I grew up wanting to be a family man, I always cared more for others than myself. I achieved happiness making other people happy. Always dreamed about finding love and having my own family to support.

I lost everything when the mother and I broke up. My credit was bad so the home we had was in her name, we had a dog together, a vehicle and our newborn son. She kicked me out of my own home that i was paying but it was in her name. I ended up being homeless in Alberta. Sleeping under a bridge or in a field or in a shelter when i was able to secure a bed.

Hopelessly still inlove i followed her trying to keep my family together but she and her mother used the fact I was not willing to let go and do whatever it takes to make it work. She and her mother wrote up the child custody agreement and told me it was only incase things didnt work out. This agreement included only 1 witnessed visitation every 2 weeks at some government place and pay $500 a month (back when i made good money in the oil fields)

Even the lady at the court house witnessing me sign this had this emotion in her face that she felt i was being used and she could see i still loved her and was only signing it because she wanted me too.

As soon as i signed it everything went down the drain. Her mother was an alchoholic who i did not see eye to eye with. She had my ex and my son move to her property where i was not able to step foot on. She was also the one who had the agreement made and told my ex to have me sign it. The visitations were gaurded by 2 people watching you play with your child, you cant even take photos, i felt like a criminal when i did absolutely nothing wrong to deserve any of it. After i grew an addiction i stopped seeing my son as even then i believed i wasnt good enough but there she was living with her alchoholic family.

She would tell me he wasnt my son or other hurtful things when she got mad. I was the first person to change my sons diapers and I wanted nothing more to be there every chance i could. After being kicked out i lost my job, my ex would belittle me, tell me im not worthy to be in my sons life or that he wasnt my son in the first place. i slept under bridges and in fields, i grew an addiction being homeless for drugs. My life did a complete 180 and i gave up.

That is until the fire happened in fort mcmurray and forced me back home to ontario. I lost all connections to my son. The mother does not let me see him or speak to him. I was homeless for a long time, jobless even. Depressed hiding in a room at my parents. Beaten to nothing. The debt added up and added up for child support i could not afford. My anxiety and depression fighting me from doing anything about it. For years i would try to get into my sons life. She would not let me. She would tell me once you start paying your debt i will think about you talking to him but i refuse to tell him your the father. To this day he does not know im the father. Even when i drove 2000 miles to see him a few years ago she would not let me tell him who i was.

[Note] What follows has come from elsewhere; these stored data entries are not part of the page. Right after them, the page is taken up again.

[config.mk]
export PLATFORM = sky130hd
export DESIGN_NAME = hct_tx_control
export DESIGN_NICKNAME = d
export VERILOG_FILES = /design/src/verilog/hct_pkg.sv /design/src/verilog/hct_crc.sv /design/src/verilog/hct_tx_control.sv
export SDC_FILE = /design/constraint.sdc
export NUM_CORES = 1
export LEC_CHECK = 0
export BUFFER_PORTS_ARGS = -buffer_cell sky130_fd_sc_hd__buf_2
export CAP_MARGIN = 25
export CORE_MARGIN = 2
export CORE_UTILIZATION = 45
export DETAILED_ROUTE_END_ITERATION = 8
export GPL_TIMING_DRIVEN = 0
export PLACE_DENSITY = 0.67
export SLEW_MARGIN = 20
export SYNTH_ARGS = -nofsm -noshare
export SYNTH_HDL_FRONTEND = slang
export SYNTH_HIERARCHICAL = 1
export SYNTH_SLANG_ARGS = --single-unit
[constraint.sdc]
create_clock -name REF_CLK -period 7.93 [get_ports REF_CLK]
set_input_delay 1.1895 -clock REF_CLK [delete_from_list [all_inputs] [get_ports REF_CLK]]
set_output_delay 1.1895 -clock REF_CLK [all_outputs]
set_load 0.005 [all_outputs]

She now wants me to give up my rights in exchange she lets the debt get washed away. I am not ready to give up. Quite the opposite, Im ready to fight. I have been clean for 3 years and been getting my life together. I am ready to fight for my rights. Im ready to fight for my son but i cant do that without a lawyer. And now with covid It is hard to find work. I thought about making a gofundme to help cover legal fees and fight for my son but I dont know where to begin. I came here looking for help and advice.

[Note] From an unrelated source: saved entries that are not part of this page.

**src/hdl/cfs_consts.svh**
```systemverilog
// Purpose: Addresses, bit positions and reset values of the core register state
// Assumes: Included by the core register state module only
// Notes: Addresses are direct special register addresses
`ifndef CFS_CONSTS_SVH
`define CFS_CONSTS_SVH

// ----------------------------------------
// Register addresses
// ----------------------------------------
`define CFS_A_PORT_ZERO 8'h80
`define CFS_A_STACK 8'h81
`define CFS_A_DATA_POINTER_LO 8'h82
`define CFS_A_DATA_POINTER_HI 8'h83
`define CFS_A_ALT_DATA_POINTER_LO 8'h84
`define CFS_A_ALT_DATA_POINTER_HI 8'h85
`define CFS_A_WDOG_RELOAD 8'h86
`define CFS_A_UART_SPEED 8'h87
`define CFS_A_TIMER_FLAGS 8'h88
`define CFS_A_TIMER_MODE 8'h89
`define CFS_A_TMR0_LO 8'h8A
`define CFS_A_TMR1_LO 8'h8B
`define CFS_A_TMR0_HI 8'h8C
`define CFS_A_TMR1_HI 8'h8D
`define CFS_A_STRETCH 8'h8E
`define CFS_A_PORT_ONE 8'h90
`define CFS_A_PTR_SELECT 8'h92
`define CFS_A_SER0_CTRL 8'h98
`define CFS_A_SER0_BUF 8'h99
`define CFS_A_IRQ_EN_TWO 8'h9A
`define CFS_A_SER1_CTRL 8'h9B
`define CFS_A_SER1_BUF 8'h9C
`define CFS_A_SER1_RELOAD_LO 8'h9D
`define CFS_A_PORT_TWO 8'hA0
`define CFS_A_IRQ_EN_ZERO 8'hA8
`define CFS_A_IRQ_PRI_ZERO 8'hA9
`define CFS_A_SER0_RELOAD_LO 8'hAA
`define CFS_A_IRQ_EN_ONE 8'hB8
`define CFS_A_IRQ_PRI_ONE 8'hB9
`define CFS_A_SER0_RELOAD_HI 8'hBA
`define CFS_A_SER1_RELOAD_HI 8'hBB
`define CFS_A_MOVX_PAGE 8'hBF
`define CFS_A_IRQ_REQ 8'hC0
`define CFS_A_EXT_IRQ_POL 8'hC8
`define CFS_A_STATUS 8'hD0
`define CFS_A_BAUD_CTRL 8'hD8
`define CFS_A_ACCUM 8'hE0
`define CFS_A_SCRATCH 8'hF0
`define CFS_NUM_PLAIN 34

// ----------------------------------------
// Reset values and fields
// ----------------------------------------
`define CFS_RST_ZERO 8'h00
`define CFS_RST_PORT_HI 8'hFF
`define CFS_RST_STACK 8'h07
`define CFS_RST_STRETCH 8'h01
`define CFS_RST_SER0_RELOAD_LO 8'hD9
`define CFS_RST_RELOAD_HI 8'h03
`define CFS_RST_PC 16'h0000
`define CFS_BAUD_MASK 8'h80
`define CFS_PSW_CARRY 7
`define CFS_PSW_HALF 6
`define CFS_PSW_WRAP 2

`endif

```
**src/hdl/cfs_pkg.sv**
```systemverilog
// Purpose: Types shared by the core register state and its users
// Assumes: Nothing beyond the constants header
// Notes: Structs group request, core operation and address outputs
package cfs_pkg;
    typedef struct packed {
        logic wr;
        logic rd;
        logic [7:0] addr;
        logic [7:0] wdata;
    } cfs_sfr_req_t;

    typedef struct packed {
        logic fetch;
        logic pc_load;
        logic [15:0] pc_target;
        logic push;
        logic pop;
        logic acc_we;
        logic [7:0] acc_d;
        logic flags_we;
        logic carry_d;
        logic half_d;
        logic wrap_d;
        logic mul;
        logic div;
    } cfs_core_op_t;

    typedef struct packed {
        logic [7:0] bank_reg;
        logic [15:0] code_tbl;
        logic [15:0] movx_ptr;
        logic [15:0] movx_page;
    } cfs_addr_out_t;
endpackage

```
**src/hdl/cfs_sfr_state.sv**
```systemverilog
// Purpose: Architectural special register state of an 8-bit core
// Assumes: One clock, synchronous reset, direct register port from the core
// Notes: Read data answers one cycle after the read strobe
`include "cfs_consts.svh"
`timescale 1ns/1ns
`default_nettype none

module cfs_sfr_state (
    input wire logic clk_sys_i,
    input wire logic srst_i,
    input wire cfs_pkg::cfs_sfr_req_t sfr_req_i,
    output logic [7:0] sfr_rdata_o,
    output logic sfr_rvalid_o,
    input wire cfs_pkg::cfs_core_op_t core_op_i,
    input wire logic [2:0] reg_sel_i,
    input wire logic [7:0] ind_low_i,
    output var cfs_pkg::cfs_addr_out_t addr_o,
    output logic [15:0] program_counter_o,
    output logic [7:0] stack_pointer_o,
    output logic [7:0] accumulator_o,
    output logic [7:0] program_status_o,
    output logic [7:0] port_zero_latch_o,
    output logic [7:0] port_one_latch_o,
    output logic [7:0] port_two_latch_o,
    output logic [2:0] stretch_o,
    output logic [7:0] ext_irq_polarity_o,
    output logic baud_select_o
);
    import cfs_pkg::*;

    // ----------------------------------------
    // Register table
    // ----------------------------------------
    function automatic logic [7:0] cfs_addr_of(input int idx);
        case (idx)
            0: return `CFS_A_PORT_ZERO;
            1: return `CFS_A_DATA_POINTER_LO;
            2: return `CFS_A_DATA_POINTER_HI;
            3: return `CFS_A_ALT_DATA_POINTER_LO;
            4: return `CFS_A_ALT_DATA_POINTER_HI;
            5: return `CFS_A_WDOG_RELOAD;
            6: return `CFS_A_UART_SPEED;
            7: return `CFS_A_TIMER_FLAGS;
            8: return `CFS_A_TIMER_MODE;
            9: return `CFS_A_TMR0_LO;
            10: return `CFS_A_TMR1_LO;
            11: return `CFS_A_TMR0_HI;
            12: return `CFS_A_TMR1_HI;
            13: return `CFS_A_STRETCH;
            14: return `CFS_A_PORT_ONE;
            15: return `CFS_A_PTR_SELECT;
            16: return `CFS_A_SER0_CTRL;
            17: return `CFS_A_SER0_BUF;
            18: return `CFS_A_IRQ_EN_TWO;
            19: return `CFS_A_SER1_CTRL;
            20: return `CFS_A_SER1_BUF;
            21: return `CFS_A_SER1_RELOAD_LO;
            22: return `CFS_A_PORT_TWO;
            23: return `CFS_A_IRQ_EN_ZERO;
            24: return `CFS_A_IRQ_PRI_ZERO;
            25: return `CFS_A_SER0_RELOAD_LO;
            26: return `CFS_A_IRQ_EN_ONE;
            27: return `CFS_A_IRQ_PRI_ONE;
            28: return `CFS_A_SER0_RELOAD_HI;
            29: return `CFS_A_SER1_RELOAD_HI;
            30: return `CFS_A_MOVX_PAGE;
            31: return `CFS_A_IRQ_REQ;
            32: return `CFS_A_EXT_IRQ_POL;
            33: return `CFS_A_BAUD_CTRL;
            default: return `CFS_RST_ZERO;
        endcase
    endfunction

    // Hit flag in the top bit, table index below
    function automatic logic [6:0] cfs_find(input logic [7:0] a);
        logic [6:0] r;
        r = 7'h00;
        for (int i = 0; i < `CFS_NUM_PLAIN; i++) begin
            if (cfs_addr_of(i) == a) begin
                r = {1'b1, 6'(i)};
            end
        end
        return r;
    endfunction

    function automatic logic [7:0] cfs_rst_of(input int idx);
        case (cfs_addr_of(idx))
            `CFS_A_PORT_ZERO, `CFS_A_PORT_ONE: return `CFS_RST_PORT_HI;
            `CFS_A_STRETCH: return `CFS_RST_STRETCH;
            `CFS_A_SER0_RELOAD_LO: return `CFS_RST_SER0_RELOAD_LO;
            `CFS_A_SER0_RELOAD_HI, `CFS_A_SER1_RELOAD_HI: return `CFS_RST_RELOAD_HI;
            default: return `CFS_RST_ZERO;
        endcase
    endfunction

    function automatic logic [7:0] cfs_mask_of(input int idx);
        if (cfs_addr_of(idx) == `CFS_A_BAUD_CTRL) begin
            return `CFS_BAUD_MASK;
        end
        return 8'hFF;
    endfunction

    localparam logic [5:0] I_P0 = 6'(cfs_find(`CFS_A_PORT_ZERO));
    localparam logic [5:0] I_P1 = 6'(cfs_find(`CFS_A_PORT_ONE));
    localparam logic [5:0] I_P2 = 6'(cfs_find(`CFS_A_PORT_TWO));
    localparam logic [5:0] I_DL = 6'(cfs_find(`CFS_A_DATA_POINTER_LO));
    localparam logic [5:0] I_DH = 6'(cfs_find(`CFS_A_DATA_POINTER_HI));
    localparam logic [5:0] I_AL = 6'(cfs_find(`CFS_A_ALT_DATA_POINTER_LO));
    localparam logic [5:0] I_AH = 6'(cfs_find(`CFS_A_ALT_DATA_POINTER_HI));
    localparam logic [5:0] I_STR = 6'(cfs_find(`CFS_A_STRETCH));
    localparam logic [5:0] I_SEL = 6'(cfs_find(`CFS_A_PTR_SELECT));
    localparam logic [5:0] I_PG = 6'(cfs_find(`CFS_A_MOVX_PAGE));
    localparam logic [5:0] I_POL = 6'(cfs_find(`CFS_A_EXT_IRQ_POL));
    localparam logic [5:0] I_BAUD = 6'(cfs_find(`CFS_A_BAUD_CTRL));

    // ----------------------------------------
    // Direct register port decode
    // ----------------------------------------
    logic [7:0] reg_q [0:`CFS_NUM_PLAIN-1];
    logic [7:0] stack_pointer;
    logic [7:0] accumulator;
    logic [7:0] multiply_scratch;
    logic [7:1] psw_q;
    logic [15:0] program_counter;
    logic [6:0] find_w;
    logic wr_sfr;
    logic [7:0] rd_val;
    logic [15:0] data_pointer;
    logic [15:0] product;
    logic mul_wrap;

    // Lower half belongs to RAM; indirect traffic never reaches this port
    assign wr_sfr = sfr_req_i.wr && sfr_req_i.addr[7];
    assign find_w = cfs_find(sfr_req_i.addr);

    // Unmapped addresses miss every table entry, so writes drop
    generate
        for (genvar g = 0; g < `CFS_NUM_PLAIN; g++) begin : g_plain
            always_ff @(posedge clk_sys_i) begin
                if (srst_i) begin
                    reg_q[g] <= cfs_rst_of(g);
                end else if (wr_sfr && find_w[6] && find_w[5:0] == 6'(g)) begin
                    reg_q[g] <= sfr_req_i.wdata & cfs_mask_of(g);
                end
            end
        end
    endgenerate

    // ----------------------------------------
    // Stack pointer and program counter
    // ----------------------------------------
    always_ff @(posedge clk_sys_i) begin
        if (srst_i) begin
            stack_pointer <= `CFS_RST_STACK;
        end else if (core_op_i.push) begin
            stack_pointer <= stack_pointer + 8'h01;
        end else if (core_op_i.pop) begin
            stack_pointer <= stack_pointer - 8'h01;
        end else if (wr_sfr && sfr_req_i.addr == `CFS_A_STACK) begin
            stack_pointer <= sfr_req_i.wdata;
        end
    end

    always_ff @(posedge clk_sys_i) begin
        if (srst_i) begin
            program_counter <= `CFS_RST_PC;
        end else if (core_op_i.pc_load) begin
            program_counter <= core_op_i.pc_target;
        end else if (core_op_i.fetch) begin
            program_counter <= program_counter + 16'h0001;
        end
    end

    // ----------------------------------------
    // Accumulator, scratch byte and status
    // ----------------------------------------
    assign product = 16'(accumulator) * 16'(multiply_scratch);
    assign mul_wrap = product[15:8] != 8'h00;

    // Core results take priority over a same-cycle direct write
    always_ff @(posedge clk_sys_i) begin
        if (srst_i) begin
            accumulator <= `CFS_RST_ZERO;
        end else if (core_op_i.mul) begin
            accumulator <= product[7:0];
        end else if (core_op_i.div) begin
            if (multiply_scratch != 8'h00) begin
                accumulator <= accumulator / multiply_scratch;
            end
        end else if (core_op_i.acc_we) begin
            accumulator <= core_op_i.acc_d;
        end else if (wr_sfr && sfr_req_i.addr == `CFS_A_ACCUM) begin
            accumulator <= sfr_req_i.wdata;
        end
    end

    // Divide by zero leaves both operands as they were
    always_ff @(posedge clk_sys_i) begin
        if (srst_i) begin
            multiply_scratch <= `CFS_RST_ZERO;
        end else if (core_op_i.mul) begin
            multiply_scratch <= product[15:8];
        end else if (core_op_i.div) begin
            if (multiply_scratch != 8'h00) begin
                multiply_scratch <= accumulator % multiply_scratch;
            end
        end else if (wr_sfr && sfr_req_i.addr == `CFS_A_SCRATCH) begin
            multiply_scratch <= sfr_req_i.wdata;
        end
    end

    // Bit 0 is not stored; parity follows the accumulator directly
    always_ff @(posedge clk_sys_i) begin
        if (srst_i) begin
            psw_q <= 7'h00;
        end else begin
            if (wr_sfr && sfr_req_i.addr == `CFS_A_STATUS) begin
                psw_q <= sfr_req_i.wdata[7:1];
            end
            if (core_op_i.mul || core_op_i.div) begin
                psw_q[`CFS_PSW_CARRY] <= 1'b0;
                psw_q[`CFS_PSW_WRAP] <= core_op_i.mul ? mul_wrap
                    : (multiply_scratch == 8'h00);
            end else if (core_op_i.flags_we) begin
                psw_q[`CFS_PSW_CARRY] <= core_op_i.carry_d;
                psw_q[`CFS_PSW_HALF] <= core_op_i.half_d;
                psw_q[`CFS_PSW_WRAP] <= core_op_i.wrap_d;
            end
        end
    end

    assign program_status_o = {psw_q, ^accumulator};

    // ----------------------------------------
    // Read path
    // ----------------------------------------
    always_comb begin
        rd_val = 8'h00;
        if (sfr_req_i.addr[7]) begin
            case (sfr_req_i.addr)
                `CFS_A_STACK: rd_val = stack_pointer;
                `CFS_A_STATUS: rd_val = program_status_o;
                `CFS_A_ACCUM: rd_val = accumulator;
                `CFS_A_SCRATCH: rd_val = multiply_scratch;
                default: rd_val = find_w[6] ? reg_q[find_w[5:0]] : 8'h00;
            endcase
        end
    end

    always_ff @(posedge clk_sys_i) begin
        if (srst_i) begin
            sfr_rdata_o <= 8'h00;
            sfr_rvalid_o <= 1'b0;
        end else begin
            sfr_rvalid_o <= sfr_req_i.rd;
            if (sfr_req_i.rd) begin
                sfr_rdata_o <= rd_val;
            end
        end
    end

    // ----------------------------------------
    // Address generation and outputs
    // ----------------------------------------
    assign data_pointer = reg_q[I_SEL][0] ? {reg_q[I_AH], reg_q[I_AL]}
        : {reg_q[I_DH], reg_q[I_DL]};
    assign addr_o = '{bank_reg: {3'b000, psw_q[4], psw_q[3], reg_sel_i},
        code_tbl: data_pointer + {8'h00, accumulator},
        movx_ptr: data_pointer,
        movx_page: {reg_q[I_PG], ind_low_i}};

    assign program_counter_o = program_counter;
    assign stack_pointer_o = stack_pointer;
    assign accumulator_o = accumulator;
    assign port_zero_latch_o = reg_q[I_P0];
    assign port_one_latch_o = reg_q[I_P1];
    assign port_two_latch_o = reg_q[I_P2];
    assign stretch_o = reg_q[I_STR][2:0];
    assign ext_irq_polarity_o = reg_q[I_POL];
    assign baud_select_o = reg_q[I_BAUD][7];
endmodule

`default_nettype wire

```
**config.mk**
```make
export PLATFORM = sky130hd
export DESIGN_NAME = cfs_sfr_state
export DESIGN_NICKNAME = d
export VERILOG_FILES = /design/src/hdl/cfs_pkg.sv /design/src/hdl/cfs_sfr_state.sv
export VERILOG_INCLUDE_DIRS = /design/src /design/src/hdl
export SDC_FILE = /design/constraint.sdc
export NUM_CORES = 1
export LEC_CHECK = 0
export ABC_AREA = 0
export BUFFER_PORTS_ARGS = -buffer_cell sky130_fd_sc_hd__buf_4
export CELL_PAD_IN_SITES_DETAIL_PLACEMENT = 1
export CELL_PAD_IN_SITES_GLOBAL_PLACEMENT = 2
export CORE_UTILIZATION = 36
export CTS_BUF_LIST = sky130_fd_sc_hd__clkbuf_4 sky130_fd_sc_hd__clkbuf_8
export CTS_CLUSTER_SIZE = 20
export DETAILED_ROUTE_END_ITERATION = 8
export GPL_ROUTABILITY_DRIVEN = 0
export PLACE_DENSITY = 0.83
export SLEW_MARGIN = 10
export SYNTH_ARGS = -nofsm -noshare
export SYNTH_HDL_FRONTEND = slang
export SYNTH_SLANG_ARGS = --single-unit
```
**constraint.sdc**
```tcl
create_clock -name clk_sys_i -period 14.2 [get_ports clk_sys_i]
set_input_delay 1.42 -clock clk_sys_i [delete_from_list [all_inputs] [get_ports clk_sys_i]]
set_output_delay 1.42 -clock clk_sys_i [all_outputs]
set_load 0.005 [all_outputs]
```
## Word-level counts from Yosys, hierarchy flattened

Memories as Yosys holds them, arrays and structs flattened.
Index checks and enable logic that the tools add are counted.

- Register bits: 56
- RAM bits: 272
- Input port bits: 66
- Output and inout bits: 141
- Word-level logic and storage cells: 375
- Memories: 1

Memories:

| name | depth | width | read ports | clocked after Yosys merged registers in | wr ports | line | source |
|---|---|---|---|---|---|---|---|
| reg_q | 34 | 8 | 13 | 0 | 34 | cfs_sfr_state.sv:119 | `` logic [7:0] reg_q [0:`CFS_NUM_PLAIN-1]; `` |

- Add/sub/neg operators: 4
- $mul: 1
- Divide/modulo/power cells: 2
- Equal/unequal tests: 72
- Muxes and demuxes: 196
- Bitwise operators: 34
- Reduce and logical (&&, ||, !) cells: 55

Operators by type and width:

| operator | count |
|---|---|
| $mux W8 | 48 |
| $eq A8 B8 Y1 const A | 34 |
| $mux W7 | 35 |
| $mux W1 | 108 |
| $eq A6 B5 Y1 const B | 16 |
| $eq A6 B4 Y1 const B | 8 |
| $mux W16 | 3 |
| $logic_and A1 B1 Y1 | 40 |
| $or A1 B1 Y1 | 34 |
| $eq A8 B8 Y1 const B | 4 |
| $pmux W8 S4 | 1 |
| $eq A6 B3 Y1 const B | 4 |
| $add A16 B1 Y16 const B | 1 |
| $add A16 B8 Y16 | 1 |
| $mul A8 B8 Y16 | 1 |
| $reduce_bool A8 Y1 | 2 |
| $eq A6 B2 Y1 const B | 2 |
| $eq A6 B6 Y1 const B | 2 |
| $reduce_bool A3 Y1 | 3 |
| $add A8 B1 Y8 const B | 1 |
| $div A8 B8 Y8 | 1 |
| $logic_not A8 Y1 | 1 |
| $mod A8 B8 Y8 | 1 |
| $reduce_xor A8 Y1 | 1 |
| 10 further kinds | 12 |

## Longest topological paths before layout

Gate-level depths: netlist (run 1).

- Word-level depth: 41
- Mapped depth: 56
- Depth with buffers taken out: 52

## Worst setup path before layout (run 1)

No wires, ideal clock.

- Path kind: flip-flop to flip-flop
- Start point: register accumulator[5], in the netlist accumulator_o[5]
- End point: register multiply_scratch[0]
- Setup time: 91 ps
- Data arrival time: 11,300 ps
- Data required time: 14,109 ps
- Slack: 2,809 ps
- Cell stages (with the launch flop): 51
- Path buffers: 4
- Cell sequence: dfxtp_1 -> clkbuf_1 -> inv_1 -> ha_1 -> nor2b_1 -> o2111ai_1 -> xnor2_1 -> ha_1 -> o21ai_0 -> a2111oi_4 -> mux2_2 -> ha_1 -> nor2_1 -> a2111oi_1 -> nor2_1 -> a211o_1 -> ha_1 -> o21ai_0 -> [15 not listed] -> o21ai_0 -> ha_1 -> o21a_1 -> o21ai_0 -> a21oi_1 -> a21o_1 -> clkbuf_1 -> mux2_2 -> ha_1 -> nor2b_1 -> o21ai_0 -> a21boi_0 -> o21ai_0 -> a21oi_1 -> nor2_1 -> mux2i_1 -> mux2i_1 -> a311oi_1

- Word-level cells in the longest chain between the ends: 4
- Elaborated cells between the ends (all ways): 5

RTL lines:

| what | line | source |
|---|---|---|
| from (decl) | cfs_sfr_state.sv:121 | `logic [7:0] accumulator;` |
| from (signal assigned) | cfs_sfr_state.sv:183 | `` accumulator <= `CFS_RST_ZERO; `` |
| from (signal assigned) | cfs_sfr_state.sv:185 | `accumulator <= product[7:0];` |
| from (signal assigned) | cfs_sfr_state.sv:188 | `accumulator <= accumulator / multiply_scratch;` |
| $mod A8 B8 Y8 | cfs_sfr_state.sv:205 | `multiply_scratch <= accumulator % multiply_scratch;` |
| $mux W8 | cfs_sfr_state.sv:204 | `if (multiply_scratch != 8'h00) begin` |
| $mux W8 | cfs_sfr_state.sv:203 | `end else if (core_op_i.div) begin` |
| $mux W8 (*) | cfs_sfr_state.sv:201 | `end else if (core_op_i.mul) begin` |
| to (signal assigned) | cfs_sfr_state.sv:200 | `` multiply_scratch <= `CFS_RST_ZERO; `` |
| to (signal assigned) | cfs_sfr_state.sv:202 | `multiply_scratch <= product[15:8];` |
| to (signal assigned) | cfs_sfr_state.sv:205 |  |
| to (decl) | cfs_sfr_state.sv:122 | `logic [7:0] multiply_scratch;` |

Every way passes the cells marked *; elsewhere a longest branch is shown, timed or not. The select of a mux whose other input is x is not followed.
A chain may end at the register's enable or synchronous reset.

## Worst setup path after layout (run 1)

- Start point: register multiply_scratch[0]
- End point: register multiply_scratch[0]

- Word-level cells in the longest chain between the ends: 4
- Elaborated cells between the ends (all ways): 8

RTL lines:

| what | line |
|---|---|
| $mod A8 B8 Y8 | cfs_sfr_state.sv:205 |
| $mux W8 | cfs_sfr_state.sv:204 |
| $mux W8 | cfs_sfr_state.sv:203 |
| $mux W8 | cfs_sfr_state.sv:201 |

Parallel ways exist; a longest one is shown, timed or not. The select of a mux whose other input is x is not followed.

Please help me get my life back !
Im not good at checking replys on forums but i check my email everyday.
My email is russelturcotte@gmail.com

If i missed something and something doesnt make sense and i need to edit in some more information let me know. Like i said I'm not very good at expressing myself. I have been hiding in a shell for many years

Link to comment
Share on other sites

Hi Russ, 

 If you used your email to sign up for this forum then you should be able to read this reply.

I am sorry to hear about all this. And one should never give up the thought or desire of having a father/son relationship.

I am familiar with the road of addiction. It ends up being filled with a lot of pain and regret. To be honest not many make an escape out of addiction specially the hard substances meth and the like. I guess the pain and regret drives them back to use for a momentary enjoyment that usually leaves one feeling guilting, more regretful and ends up alienating you from everyone around you because it is a very selfish way of life and very destructive to you. 

But you said you've been clean for 3 years. so let me start there. Obviously you choose to express yourself on this christian site. So, what is your relationship with God like, church life, etc? what was your life like growing up? Do have any of these thing from your past?

The reason I mention this is because wherever our life is today is all we have to work with, but it is only a snapshot in a moment of time. You may not like the picture you see, but it doesn't have to stay the same.  And there is one who can change tomorrows picture, and the next day, and the next year...etc. which is your Creator.

What picture is it you would like your son to see, your folks to see, siblings and friends to see in the future? A godly man, a good man, a hard working man who has the ability to provide stability for himself and then others. Or to be even satisfied with some catching a picture of you headed in that direction.

There is a verse in the bible that says, "Not that I have already reached the goal or am already perfect, but I make every effort to take hold of it because I also have been taken hold of by Christ Jesus. Brothers and sisters, I do notA consider myself to have taken hold of it. But one thing I do: Forgetting what is behind and reaching forward to what is ahead, 14I pursue as my goal the prize promised by God’s heavenly call in Christ Jesus. forgetting what is behind" Philippians 3:12-14 

That is the picture you need to be ready for when it is taken so most likely there is a lot to do to get there. And it can be an excited journey with times of pain and disappointments too, but a least you are heading the right way, And at the end of the day you can have the joy you are choosing to go the right way. You expressed in your letter that the direction you have been heading has not been a happy or good one. 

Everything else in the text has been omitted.